The most obvious solution for scaling read model projections horizontally is events partitioning. Every streaming system, which guarantees ordered message delivery, has the same constraint - you can only have one consumer per partition max, otherwise you’d never be able to guarantee the ordered event processing.

EventStoreDB doesn’t have the “partition” concept at the moment. We value the “single log” idea as it solves a lot of issues when it comes to building event-sourced systems.

Still, we know that users create virtual partitions using streams, which contain link events. $ce stream is an example. I know systems where the stream name is prefixed by the tenant id, which allows using the category stream as a tenant partition. Custom projections can use the event payload, or meta, do implement more advanced partitioning, emitting links. The concern with this approach, however, is that it amplifies the number of writes on the server. As scaling out subscriptions is a necessity caused by performance issues with a single subscription (otherwise, why would you care?), so you have a large number of events ingested. By partitioning using streams with links, the number of events will increase (double at the very least), so you get a chance to move the performance issue on the transaction side instead of solving it.

In high-throughput systems we see customers using the intermediary approach. You can find a post by Jet from a few years back, where they describe their approach to publish all the events from the ESDB cluster to Kafka, where you can partition events. On the ESDB-egress and Kafka-ingress, it’s still one sequential subscription, but it doesn’t normally struggle with performance. We have a Kafka sink for the Replicator, which allows you to partition events based on event data among other things. The sink is not very fast as it uses confirmed writes to Kafka, which isn’t very fast. Still, it might give you some ideas.

We are working on a set of impactful changes for our product, which are expected to mitigate or entirely remove a lot of concerns like this one. At the end of the day, you should be able to do what ESDB does now, what you would do with Kafka, and even more than that, using ESDB only. It’s all in active development, and we aim to publish a product roadmap soon.

diego.martin · June 25, 2021, 10:18am

Excellent. Thanks everyone for your replies and the good comments and ideas.

Order of events is indeed a concern for my read models, so definitely the persistent subscription with subscription groups would not be an option for me, the same as I don’t use a SNS/SQS message broker for projecting read models for the same reason.

For now the best option for my scenario is to have a single subscriber projecting into read models, which should be enough (I think).

I guess there are some tricks, similar to the single table modeling patterns some use with DynamoDb, to use some special stream naming worth considering.

Thanks again, plenty of info there to consider some good options.

alexey.zimarev · July 5, 2021, 6:22pm

There are different kind of brokers. Kafka is a partitioned log, so every partitioned topic maintains the order within a single partition, so you have a guarantee that for each consumer in a consumer group those events will be in order. You just need to partition them correctly. Google PubSub Lite is very similar to Kafka, as well as Azure Event Hub.

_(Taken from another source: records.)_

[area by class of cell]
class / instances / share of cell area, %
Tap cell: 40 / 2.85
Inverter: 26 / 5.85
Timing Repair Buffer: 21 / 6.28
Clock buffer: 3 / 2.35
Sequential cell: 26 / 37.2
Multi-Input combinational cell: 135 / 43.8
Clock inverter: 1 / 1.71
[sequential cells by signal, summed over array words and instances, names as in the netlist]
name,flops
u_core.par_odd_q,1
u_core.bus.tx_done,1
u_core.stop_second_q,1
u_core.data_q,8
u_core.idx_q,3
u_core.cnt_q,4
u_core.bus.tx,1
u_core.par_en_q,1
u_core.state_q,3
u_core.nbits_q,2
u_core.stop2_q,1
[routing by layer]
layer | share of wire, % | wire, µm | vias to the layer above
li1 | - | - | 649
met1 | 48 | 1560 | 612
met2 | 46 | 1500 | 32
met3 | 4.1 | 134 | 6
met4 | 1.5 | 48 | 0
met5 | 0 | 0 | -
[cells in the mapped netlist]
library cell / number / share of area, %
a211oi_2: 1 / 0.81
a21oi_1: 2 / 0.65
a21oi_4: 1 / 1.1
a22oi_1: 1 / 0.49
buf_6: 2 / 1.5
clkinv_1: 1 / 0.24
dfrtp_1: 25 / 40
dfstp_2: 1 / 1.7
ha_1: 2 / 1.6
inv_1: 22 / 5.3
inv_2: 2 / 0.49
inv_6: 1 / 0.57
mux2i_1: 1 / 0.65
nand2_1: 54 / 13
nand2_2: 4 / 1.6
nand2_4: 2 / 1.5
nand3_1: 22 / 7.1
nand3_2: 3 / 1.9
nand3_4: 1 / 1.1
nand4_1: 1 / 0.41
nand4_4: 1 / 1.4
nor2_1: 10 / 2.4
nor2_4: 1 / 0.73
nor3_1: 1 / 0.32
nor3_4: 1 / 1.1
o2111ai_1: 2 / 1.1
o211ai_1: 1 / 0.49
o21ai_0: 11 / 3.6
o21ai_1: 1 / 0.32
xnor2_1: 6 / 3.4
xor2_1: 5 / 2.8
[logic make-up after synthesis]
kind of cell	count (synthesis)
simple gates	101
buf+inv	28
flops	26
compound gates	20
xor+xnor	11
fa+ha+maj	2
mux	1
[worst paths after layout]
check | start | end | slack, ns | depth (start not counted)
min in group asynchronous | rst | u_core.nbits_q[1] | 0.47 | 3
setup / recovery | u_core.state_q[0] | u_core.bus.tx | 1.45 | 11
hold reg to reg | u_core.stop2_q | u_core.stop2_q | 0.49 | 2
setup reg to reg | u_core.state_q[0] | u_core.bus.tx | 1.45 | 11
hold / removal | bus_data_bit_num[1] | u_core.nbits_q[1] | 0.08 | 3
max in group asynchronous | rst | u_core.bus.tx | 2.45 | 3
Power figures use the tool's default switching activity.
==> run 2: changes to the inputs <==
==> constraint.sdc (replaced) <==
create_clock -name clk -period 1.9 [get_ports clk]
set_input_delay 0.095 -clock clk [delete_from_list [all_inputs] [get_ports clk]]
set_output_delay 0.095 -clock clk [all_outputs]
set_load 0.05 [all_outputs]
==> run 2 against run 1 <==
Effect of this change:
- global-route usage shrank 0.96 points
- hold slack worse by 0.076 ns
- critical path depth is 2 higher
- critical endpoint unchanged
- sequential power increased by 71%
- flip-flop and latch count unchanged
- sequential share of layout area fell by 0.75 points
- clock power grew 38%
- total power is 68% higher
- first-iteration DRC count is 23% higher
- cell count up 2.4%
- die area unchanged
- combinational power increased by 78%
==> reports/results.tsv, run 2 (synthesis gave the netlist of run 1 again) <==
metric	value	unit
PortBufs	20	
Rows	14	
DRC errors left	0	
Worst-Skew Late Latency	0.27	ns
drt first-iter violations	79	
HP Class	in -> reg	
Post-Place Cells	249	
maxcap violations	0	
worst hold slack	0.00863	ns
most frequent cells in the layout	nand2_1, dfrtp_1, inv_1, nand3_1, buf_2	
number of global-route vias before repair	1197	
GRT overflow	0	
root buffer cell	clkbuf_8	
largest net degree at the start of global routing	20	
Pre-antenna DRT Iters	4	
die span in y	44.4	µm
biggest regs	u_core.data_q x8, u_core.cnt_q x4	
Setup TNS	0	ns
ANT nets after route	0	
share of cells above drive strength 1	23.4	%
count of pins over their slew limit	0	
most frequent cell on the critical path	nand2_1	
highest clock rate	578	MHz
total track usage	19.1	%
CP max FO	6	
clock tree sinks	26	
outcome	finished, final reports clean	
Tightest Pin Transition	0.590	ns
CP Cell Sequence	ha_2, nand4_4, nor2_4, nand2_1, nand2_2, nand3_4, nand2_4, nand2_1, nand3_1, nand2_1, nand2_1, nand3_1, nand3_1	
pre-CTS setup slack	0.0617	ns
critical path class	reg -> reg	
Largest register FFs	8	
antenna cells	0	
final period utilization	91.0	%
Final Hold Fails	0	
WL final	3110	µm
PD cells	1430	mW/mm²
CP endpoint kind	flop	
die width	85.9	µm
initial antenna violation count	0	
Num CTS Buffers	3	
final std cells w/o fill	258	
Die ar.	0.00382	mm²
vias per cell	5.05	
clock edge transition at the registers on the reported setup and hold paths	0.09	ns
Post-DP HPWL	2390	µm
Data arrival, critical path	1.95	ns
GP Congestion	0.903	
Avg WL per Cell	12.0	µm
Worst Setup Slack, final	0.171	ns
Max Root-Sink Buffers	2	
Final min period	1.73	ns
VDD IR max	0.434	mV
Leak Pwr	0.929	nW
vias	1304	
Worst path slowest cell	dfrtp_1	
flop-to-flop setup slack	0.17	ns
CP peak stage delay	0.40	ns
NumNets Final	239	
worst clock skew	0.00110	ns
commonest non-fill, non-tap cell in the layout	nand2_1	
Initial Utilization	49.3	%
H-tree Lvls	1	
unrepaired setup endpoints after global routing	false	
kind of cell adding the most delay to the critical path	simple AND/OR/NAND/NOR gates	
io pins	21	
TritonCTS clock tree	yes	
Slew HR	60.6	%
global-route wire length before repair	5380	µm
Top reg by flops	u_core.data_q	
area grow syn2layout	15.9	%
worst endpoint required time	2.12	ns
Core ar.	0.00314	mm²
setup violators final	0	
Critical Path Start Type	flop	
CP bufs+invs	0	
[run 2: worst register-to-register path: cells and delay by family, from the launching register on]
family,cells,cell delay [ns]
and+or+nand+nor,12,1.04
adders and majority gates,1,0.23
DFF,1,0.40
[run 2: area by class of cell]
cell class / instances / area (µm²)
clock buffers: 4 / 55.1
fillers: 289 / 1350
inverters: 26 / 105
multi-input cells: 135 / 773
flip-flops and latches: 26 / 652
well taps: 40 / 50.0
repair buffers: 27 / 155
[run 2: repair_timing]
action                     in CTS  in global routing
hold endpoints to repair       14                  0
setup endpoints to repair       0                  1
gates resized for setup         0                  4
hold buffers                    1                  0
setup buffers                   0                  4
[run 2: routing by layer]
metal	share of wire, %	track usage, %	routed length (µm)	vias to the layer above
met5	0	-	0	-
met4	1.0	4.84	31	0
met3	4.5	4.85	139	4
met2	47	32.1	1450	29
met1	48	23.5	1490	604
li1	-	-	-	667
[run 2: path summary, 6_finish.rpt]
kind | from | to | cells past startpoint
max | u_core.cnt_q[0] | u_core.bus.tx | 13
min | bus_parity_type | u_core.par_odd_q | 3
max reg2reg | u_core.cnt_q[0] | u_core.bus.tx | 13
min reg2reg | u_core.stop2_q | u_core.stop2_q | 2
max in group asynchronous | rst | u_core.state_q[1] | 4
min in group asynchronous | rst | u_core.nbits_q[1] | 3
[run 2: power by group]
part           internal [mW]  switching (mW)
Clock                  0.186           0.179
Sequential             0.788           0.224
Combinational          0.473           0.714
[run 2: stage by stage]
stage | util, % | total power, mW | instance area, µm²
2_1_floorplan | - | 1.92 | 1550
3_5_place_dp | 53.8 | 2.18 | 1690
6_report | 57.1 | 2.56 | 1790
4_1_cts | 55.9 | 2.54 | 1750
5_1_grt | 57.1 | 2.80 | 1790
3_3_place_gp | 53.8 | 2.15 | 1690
File: src/rtl/lcd_hd44780_sink_if.sv
// HD44780 parallel bus as seen between the LCD write controller and the display end.
interface lcd_hd44780_sink_if;
  logic [7:0] LCD_DATA;
  logic       LCD_RW;
  logic       LCD_EN;
  logic       LCD_RS;

  modport master (output LCD_DATA, LCD_RW, LCD_EN, LCD_RS);
  modport slave  (input  LCD_DATA, LCD_RW, LCD_EN, LCD_RS);
endinterface

File: src/rtl/lcd_hd44780_sink.sv
// Display end of the HD44780 bus: decodes writes, keeps a 16x2 shadow of DDRAM,
// the address counter, busy timing and display flags.
//   state | meaning
//   IDLE  | ready, accepts the next bus write
//   CLEAR | blanking the shadow, one entry per cycle
//   BUSY  | counting down the remaining instruction time
module lcd_hd44780_sink #(
  parameter int CMD_CYCLES = 2000,
  parameter int CLR_CYCLES = 82000
) (
  input  logic                iCLK,
  input  logic                iRST_N,
  lcd_hd44780_sink_if.slave   lcd,
  input  logic [4:0]          iRD_ADDR,
  output logic [7:0]          oRD_CHAR,
  output logic [6:0]          oAC,
  output logic                oBUSY,
  output logic                oDISP_ON,
  output logic                oLINES2,
  output logic                oWR_STB,
  output logic                oERR
);

  localparam int CW = $clog2(CLR_CYCLES + 1);
  localparam logic [1:0] IDLE  = 2'd0;
  localparam logic [1:0] CLEAR = 2'd1;
  localparam logic [1:0] BUSY  = 2'd2;

  // bit 10 EN, bit 9 RW, bit 8 RS, bits 7:0 DATA
  logic [10:0]   sync1, sync2, sampPrev;
  logic          enFall;
  logic          evt, evtRs;
  logic [7:0]    evtData;
  logic [1:0]    state;
  logic [CW-1:0] cnt;
  logic [4:0]    clrIdx;
  logic          entryInc;
  logic [7:0]    shadow [32];
  logic          wrValid;
  logic [4:0]    wrIdx;

  function automatic logic [6:0] stepAc(input logic [6:0] ac, input logic inc);
    logic [6:0] nxt;
    if (inc) begin
      if (ac == 7'h27)      nxt = 7'h40;
      else if (ac == 7'h67) nxt = 7'h00;
      else                  nxt = ac + 7'd1;
    end else begin
      if (ac == 7'h00)      nxt = 7'h67;
      else if (ac == 7'h40) nxt = 7'h27;
      else                  nxt = ac - 7'd1;
    end
    return nxt;
  endfunction

  assign enFall  = sampPrev[10] & ~sync2[10];
  assign wrValid = (oAC[6:4] == 3'b000) || (oAC[6:4] == 3'b100);
  assign wrIdx   = {oAC[6], oAC[3:0]};
  assign oBUSY   = (state != IDLE);

  // RS/RW/DATA are taken from the last sample that still had EN high
  always_ff @(posedge iCLK or negedge iRST_N) begin
    if (!iRST_N) begin
      sync1    <= '0;
      sync2    <= '0;
      sampPrev <= '0;
      evt      <= 1'b0;
      evtRs    <= 1'b0;
      evtData  <= '0;
    end else begin
      sync1    <= {lcd.LCD_EN, lcd.LCD_RW, lcd.LCD_RS, lcd.LCD_DATA};
      sync2    <= sync1;
      sampPrev <= sync2;
      evt      <= enFall & ~sampPrev[9];
      evtRs    <= sampPrev[8];
      evtData  <= sampPrev[7:0];
    end
  end

  always_ff @(posedge iCLK or negedge iRST_N) begin
    if (!iRST_N) begin
      for (int i = 0; i < 32; i++) shadow[i] <= 8'h20;
      state    <= IDLE;
      cnt      <= '0;
      clrIdx   <= '0;
      entryInc <= 1'b1;
      oAC      <= '0;
      oDISP_ON <= 1'b0;
      oLINES2  <= 1'b0;
      oWR_STB  <= 1'b0;
      oERR     <= 1'b0;
      oRD_CHAR <= 8'h20;
    end else begin
      oWR_STB  <= 1'b0;
      oRD_CHAR <= shadow[iRD_ADDR];
      if (evt && state != IDLE) oERR <= 1'b1;
      case (state)
        IDLE: begin
          if (evt && evtRs) begin
            if (wrValid) shadow[wrIdx] <= evtData;
            oWR_STB <= 1'b1;
            oAC     <= stepAc(oAC, entryInc);
            state   <= BUSY;
            cnt     <= CW'(CMD_CYCLES - 1);
          end else if (evt && evtData != 8'h00) begin
            state <= BUSY;
            cnt   <= CW'(CMD_CYCLES - 1);
            casez (evtData)
              8'b1???????: oAC <= evtData[6:0];
              8'b01??????: ;
              8'b001?????: oLINES2 <= evtData[3];
              8'b0001????: ;
              8'b00001???: oDISP_ON <= evtData[2];
              8'b000001??: entryInc <= evtData[1];
              8'b0000001?: begin
                oAC <= '0;
                cnt <= CW'(CLR_CYCLES - 1);
              end
              default: begin
                oAC      <= '0;
                entryInc <= 1'b1;
                clrIdx   <= '0;
                state    <= CLEAR;
              end
            endcase
          end
        end
        CLEAR: begin
          shadow[clrIdx] <= 8'h20;
          clrIdx         <= clrIdx + 5'd1;
          if (clrIdx == 5'd31) begin
            state <= BUSY;
            cnt   <= CW'(CLR_CYCLES - 33);
          end
        end
        BUSY: begin
          if (cnt == '0) state <= IDLE;
          else           cnt   <= cnt - 1'b1;
        end
        default: state <= IDLE;
      endcase
    end
  end

endmodule
==> src/rtl/fp_norm_round_if.sv <==
// rtl/fp_norm_round_if.sv - launch/result bundle for the fp_norm_round stage
//
// Purpose : groups the request fields (start, raw aligned sum) and the
//           response fields (packed result, done pulse, busy, flags) of the
//           normalize-and-round stage.
// Signals :
//   start      launch request, sampled only while busy=0
//   in_sign    sign of the raw sum
//   in_exp     biased exponent of the larger operand (0 is treated as 1)
//   in_mant    {carry, hidden, fraction[FRAC_W-1:0], guard, round}
//   in_sticky  OR of all bits shifted out below the round bit
//   result     packed {sign, exp, frac}, held until the next done
//   done       one-cycle pulse when result is valid
//   busy       high while a job is in flight
//   ovf        result overflowed to infinity (valid with done, held)
//   inexact    guard/round/sticky nonzero at rounding (valid with done, held)
// Modports: master drives the request side, slave is the stage itself.

interface fp_norm_round_if #(
    parameter int EXP_W  = 8,
    parameter int FRAC_W = 23
);
    logic                      start;
    logic                      in_sign;
    logic [EXP_W-1:0]          in_exp;
    logic [FRAC_W+3:0]         in_mant;
    logic                      in_sticky;
    logic [EXP_W+FRAC_W:0]     result;
    logic                      done;
    logic                      busy;
    logic                      ovf;
    logic                      inexact;

    modport master (
        output start, in_sign, in_exp, in_mant, in_sticky,
        input  result, done, busy, ovf, inexact
    );

    modport slave (
        input  start, in_sign, in_exp, in_mant, in_sticky,
        output result, done, busy, ovf, inexact
    );
endinterface

==> src/rtl/fp_norm_round.sv <==
// rtl/fp_norm_round.sv - post-addition normalize and round-to-nearest-even stage
//
// Purpose : takes the raw aligned sum from the FP add/sub datapath,
//           normalizes it (right shift on carry, left shift on cancellation,
//           stopping at the denormal boundary), rounds to nearest-even and
//           packs an IEEE-754 word with a one-cycle done pulse.
// Ports   :
//   clk    clock
//   reset  asynchronous, active-high reset
//   bus    fp_norm_round_if.slave (start/in_* request, result/done/busy/
//          ovf/inexact response)
// Build option:
//   FP_NORM_LZC_EN  when defined, the cancellation left shift is done in one
//                   cycle using a leading-zero count; otherwise one bit per
//                   cycle. Results and flags are identical in both builds.

module fp_norm_round #(
    parameter int EXP_W  = 8,
    parameter int FRAC_W = 23
) (
    input  logic            clk,
    input  logic            reset,
    fp_norm_round_if.slave  bus
);
    localparam int MW      = FRAC_W + 4;        // carry, hidden, frac, G, R
    localparam int XW      = EXP_W + 2;         // exponent never wraps
    localparam int EXP_MAX = (1 << EXP_W) - 1;

    typedef enum logic [1:0] {S_IDLE, S_NORM, S_ROUND, S_DONE} state_t;

    state_t                   r_state;
    logic                     r_sign;
    logic signed [XW-1:0]     r_exp;
    logic [MW-1:0]            r_mant;
    logic                     r_sticky;
    logic [EXP_W+FRAC_W:0]    r_result;
    logic                     r_done;
    logic                     r_busy;
    logic                     r_ovf;
    logic                     r_inexact;

    // Left-shift step used by cancellation normalization.
    logic [MW-1:0]            w_lmant;
    logic signed [XW-1:0]     w_lexp;

`ifdef FP_NORM_LZC_EN
    int w_lz;
    int w_lim;
    int w_sh;

    // Leading zeros are counted over hidden..round so a guard/round bit can
    // become the hidden bit exactly as the iterative shifter would do it.
    // An all-zero mantissa reports a count larger than any exponent limit,
    // so the shift then stops at the denormal boundary.
    always_comb begin
        w_lz = 1 << XW;
        for (int i = 0; i < MW - 1; i++) begin
            if (r_mant[i]) begin
                w_lz = MW - 2 - i;
            end
        end
        w_lim   = int'(r_exp) - 1;
        w_sh    = (w_lz < w_lim) ? w_lz : w_lim;
        w_lmant = r_mant << w_sh;
        w_lexp  = r_exp - XW'(w_sh);
    end

    localparam state_t LEFT_NEXT = S_ROUND;
`else
    always_comb begin
        w_lmant = r_mant << 1;
        w_lexp  = r_exp - XW'(1);
    end

    localparam state_t LEFT_NEXT = S_NORM;
`endif

    // Rounding datapath: hidden+fraction with one spare bit for the carry.
    logic                     w_up;
    logic [FRAC_W+1:0]        w_sum;
    logic [FRAC_W+1:0]        w_rmant;
    logic signed [XW-1:0]     w_rexp;
    logic [EXP_W-1:0]         w_rexp_field;
    logic                     w_rovf;
    logic                     w_rinexact;
    logic [EXP_W+FRAC_W:0]    w_rresult;

    always_comb begin
        w_up  = r_mant[1] & (r_mant[0] | r_sticky | r_mant[2]);
        w_sum = {1'b0, r_mant[MW-2:2]} + {{(FRAC_W+1){1'b0}}, w_up};
        if (w_sum[FRAC_W+1]) begin
            w_rmant = w_sum >> 1;
            w_rexp  = r_exp + XW'(1);
        end else begin
            w_rmant = w_sum;
            w_rexp  = r_exp;
        end
        // A denormal that rounds up into the hidden bit naturally gets exp 1.
        w_rexp_field = w_rmant[FRAC_W] ? w_rexp[EXP_W-1:0] : '0;
        w_rovf       = (int'(w_rexp) >= EXP_MAX);
        w_rinexact   = r_mant[1] | r_mant[0] | r_sticky;
        if (w_rovf) begin
            w_rresult = {r_sign, {EXP_W{1'b1}}, {FRAC_W{1'b0}}};
        end else begin
            w_rresult = {r_sign, w_rexp_field, w_rmant[FRAC_W-1:0]};
        end
    end

    always_ff @(posedge clk or posedge reset) begin
        if (reset) begin
            r_state   <= S_IDLE;
            r_sign    <= 1'b0;
            r_exp     <= '0;
            r_mant    <= '0;
            r_sticky  <= 1'b0;
            r_result  <= '0;
            r_done    <= 1'b0;
            r_busy    <= 1'b0;
            r_ovf     <= 1'b0;
            r_inexact <= 1'b0;
        end else begin
            r_done <= 1'b0;
            case (r_state)
                S_IDLE: begin
                    if (bus.start) begin
                        r_sign   <= bus.in_sign;
                        r_exp    <= (bus.in_exp == '0) ? XW'(1) : XW'(bus.in_exp);
                        r_mant   <= bus.in_mant;
                        r_sticky <= bus.in_sticky;
                        r_busy   <= 1'b1;
                        r_state  <= S_NORM;
                    end
                end

                S_NORM: begin
                    if (int'(r_exp) == EXP_MAX) begin
                        // Inf/NaN passes through with its payload.
                        r_result  <= {r_sign, {EXP_W{1'b1}}, r_mant[MW-3:2]};
                        r_ovf     <= 1'b0;
                        r_inexact <= 1'b0;
                        r_done    <= 1'b1;
                        r_busy    <= 1'b0;
                        r_state   <= S_DONE;
                    end else if (r_mant == '0 && !r_sticky) begin
                        // Exact cancellation always yields +0.
                        r_result  <= '0;
                        r_ovf     <= 1'b0;
                        r_inexact <= 1'b0;
                        r_done    <= 1'b1;
                        r_busy    <= 1'b0;
                        r_state   <= S_DONE;
                    end else if (r_mant[MW-1]) begin
                        r_mant   <= r_mant >> 1;
                        r_sticky <= r_sticky | r_mant[0];
                        r_exp    <= r_exp + XW'(1);
                        r_state  <= S_ROUND;
                    end else if (!r_mant[MW-2] && int'(r_exp) > 1) begin
                        r_mant  <= w_lmant;
                        r_exp   <= w_lexp;
                        r_state <= LEFT_NEXT;
                    end else begin
                        r_state <= S_ROUND;
                    end
                end

                S_ROUND: begin
                    r_result  <= w_rresult;
                    r_ovf     <= w_rovf;
                    r_inexact <= w_rinexact;
                    r_done    <= 1'b1;
                    r_busy    <= 1'b0;
                    r_state   <= S_DONE;
                end

                S_DONE: begin
                    // start is deliberately not looked at here.
                    r_state <= S_IDLE;
                end

                default: r_state <= S_IDLE;
            endcase
        end
    end

    assign bus.result  = r_result;
    assign bus.done    = r_done;
    assign bus.busy    = r_busy;
    assign bus.ovf     = r_ovf;
    assign bus.inexact = r_inexact;

endmodule
### src/rtl/note_channel.sv
// Single pulse-wave tone voice driven by the top sequencer state bus.
// Optional duty-cycle select port enabled by NOTE_CHANNEL_DUTY_EN.
module note_channel #(
  parameter int PERIOD_W = 16,
  parameter int VOL_W    = 4,
  parameter int GATE_W   = 24,
  parameter int ENV_W    = 16
) (
  input  logic                clk,
  input  logic                reset,
  input  logic [1:0]          state,
  input  logic [PERIOD_W-1:0] note_period,
  input  logic [VOL_W-1:0]    note_volume,
  input  logic [GATE_W-1:0]   note_gate,
  input  logic [ENV_W-1:0]    env_decay,
`ifdef NOTE_CHANNEL_DUTY_EN
  input  logic [1:0]          note_duty,
`endif
  output logic [VOL_W-1:0]    sample,
  output logic                active,
  output logic                done
);

  localparam logic [1:0] ST_LOAD  = 2'b01;
  localparam logic [1:0] ST_START = 2'b10;
  localparam logic [1:0] ST_PLAY  = 2'b11;

  typedef enum logic {SILENT, PLAYING} ch_state_t;

  ch_state_t r_fsm;
  ch_state_t w_fsm_nxt;

  logic [PERIOD_W-1:0] r_period;
  logic [VOL_W-1:0]    r_volume;
  logic [GATE_W-1:0]   r_gate;
  logic [ENV_W-1:0]    r_decay;
  logic [PERIOD_W-1:0] r_phase;
  logic [GATE_W-1:0]   r_gate_cnt;
  logic [ENV_W-1:0]    r_env_cnt;
  logic [VOL_W-1:0]    r_cur_vol;
  logic [VOL_W-1:0]    r_sample;
  logic                r_done;

  logic                w_clear;
  logic                w_rest;
  logic                w_gate_exp;
  logic                w_env_step;
  logic                w_env_exp;
  logic                w_expire;
  logic                w_level;
  logic [VOL_W-1:0]    w_vol_dec;
  logic [PERIOD_W-1:0] w_thresh;

`ifdef NOTE_CHANNEL_DUTY_EN
  logic [1:0] r_duty;

  always_comb begin
    w_thresh = r_period >> 1;
    unique case (r_duty)
      2'b00: w_thresh = r_period >> 3;
      2'b01: w_thresh = r_period >> 2;
      2'b10: w_thresh = r_period >> 1;
      2'b11: w_thresh = r_period - (r_period >> 2);
    endcase
  end
`else
  assign w_thresh = r_period >> 1;
`endif

  assign w_clear    = reset || (state == 2'b00);
  assign w_rest     = (r_period < 2) || (r_volume == '0) ||
                      (r_gate == '0);
  assign w_level    = (r_phase < w_thresh);
  assign w_gate_exp = (r_gate_cnt == GATE_W'(1));
  assign w_env_step = (r_decay != '0) && (r_env_cnt == ENV_W'(1));
  assign w_vol_dec  = (r_cur_vol == '0) ? '0 : r_cur_vol - VOL_W'(1);
  assign w_env_exp  = w_env_step && (w_vol_dec == '0);
  assign w_expire   = w_gate_exp || w_env_exp;

  always_comb begin
    w_fsm_nxt = r_fsm;
    if (state == ST_START)
      w_fsm_nxt = w_rest ? SILENT : PLAYING;
    else if (state == ST_PLAY && r_fsm == PLAYING && w_expire)
      w_fsm_nxt = SILENT;
  end

  always_ff @(posedge clk) begin
    if (w_clear) r_fsm <= SILENT;
    else         r_fsm <= w_fsm_nxt;
  end

  always_ff @(posedge clk) begin
    if (w_clear) begin
      r_period   <= '0;
      r_volume   <= '0;
      r_gate     <= '0;
      r_decay    <= '0;
      r_phase    <= '0;
      r_gate_cnt <= '0;
      r_env_cnt  <= '0;
      r_cur_vol  <= '0;
      r_sample   <= '0;
      r_done     <= 1'b0;
`ifdef NOTE_CHANNEL_DUTY_EN
      r_duty     <= '0;
`endif
    end else begin
      r_done <= 1'b0;
      unique case (state)
        ST_LOAD: begin
          r_period <= note_period;
          r_volume <= note_volume;
          r_gate   <= note_gate;
          r_decay  <= env_decay;
`ifdef NOTE_CHANNEL_DUTY_EN
          r_duty   <= note_duty;
`endif
        end
        ST_START: begin
          r_phase    <= '0;
          r_gate_cnt <= r_gate;
          r_env_cnt  <= r_decay;
          r_cur_vol  <= r_volume;
          r_sample   <= '0;
        end
        ST_PLAY: begin
          if (r_fsm == PLAYING) begin
            r_phase <= (r_phase == r_period - PERIOD_W'(1)) ?
                       '0 : r_phase + PERIOD_W'(1);
            r_gate_cnt <= r_gate_cnt - GATE_W'(1);
            if (r_decay != '0) begin
              if (w_env_step) begin
                r_env_cnt <= r_decay;
                r_cur_vol <= w_vol_dec;
              end else begin
                r_env_cnt <= r_env_cnt - ENV_W'(1);
              end
            end
            // the expiring edge silences output and raises done together
            if (w_expire) begin
              r_sample <= '0;
              r_done   <= 1'b1;
            end else begin
              r_sample <= w_level ? r_cur_vol : '0;
            end
          end else begin
            r_sample <= '0;
          end
        end
        default: ;
      endcase
    end
  end

  assign sample = r_sample;
  assign active = (r_fsm == PLAYING);
  assign done   = r_done;

endmodule

### config.mk
export PLATFORM = sky130hd
export DESIGN_NAME = note_channel
export DESIGN_NICKNAME = d
export VERILOG_FILES = /design/src/rtl/note_channel.sv
export SDC_FILE = /design/constraint.sdc
export NUM_CORES = 1
export LEC_CHECK = 0
export ABC_AREA = 1
export CAP_MARGIN = 20
export CORE_ASPECT_RATIO = 1.2
export CORE_MARGIN = 8
export CORE_UTILIZATION = 57
export DETAILED_ROUTE_END_ITERATION = 12
export PLACE_DENSITY_LB_ADDON = 0.3
export SLEW_MARGIN = 25
export SYNTH_ARGS = -nofsm -noshare
export SYNTH_HDL_FRONTEND = slang
export SYNTH_SLANG_ARGS = --single-unit
### constraint.sdc
create_clock -name clk -period 3.5 [get_ports clk]
set_clock_uncertainty 0.15 [all_clocks]
set_input_delay 1.05 -clock clk [delete_from_list [all_inputs] [get_ports clk]]
set_output_delay 1.05 -clock clk [all_outputs]
set_load 0.05 [all_outputs]
===== config.mk =====
export PLATFORM = sky130hd
export DESIGN_NAME = hi_ssp_framer
export DESIGN_NICKNAME = d
export VERILOG_FILES = /design/src/rtl/hi_ssp_framer.sv
export SDC_FILE = /design/constraint.sdc
export NUM_CORES = 1
export LEC_CHECK = 0
export CORE_ASPECT_RATIO = 1.5
export CORE_MARGIN = 1
export CORE_UTILIZATION = 61
export CTS_CLUSTER_SIZE = 16
export DETAILED_ROUTE_END_ITERATION = 8
export PLACE_DENSITY = 0.86
export SYNTH_ARGS = -nofsm -noshare
export SYNTH_HDL_FRONTEND = slang
export SYNTH_SLANG_ARGS = --single-unit

===== constraint.sdc =====
create_clock -name ck_1356meg -period 6.4 [get_ports ck_1356meg]
set_clock_uncertainty 0.2 [all_clocks]
set_input_delay 1.92 -clock ck_1356meg [delete_from_list [all_inputs] [get_ports ck_1356meg]]
set_output_delay 1.92 -clock ck_1356meg [all_outputs]
set_load 0.05 [all_outputs]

Not sure about AWS though. Google PubSub now has the ordering key, which is not the partition key, but it can be used similarly. It’s just that choosing the ordering key is a completely different story compared with choosing the partition key, given the implementation specifics.

I mean, Jet used Kafka for event partitioning for read models, where events come from ESDB, for years. It’s a valid pattern, at least until we introduce a similar concept inside our product, which will happen, it’s just a matter of time.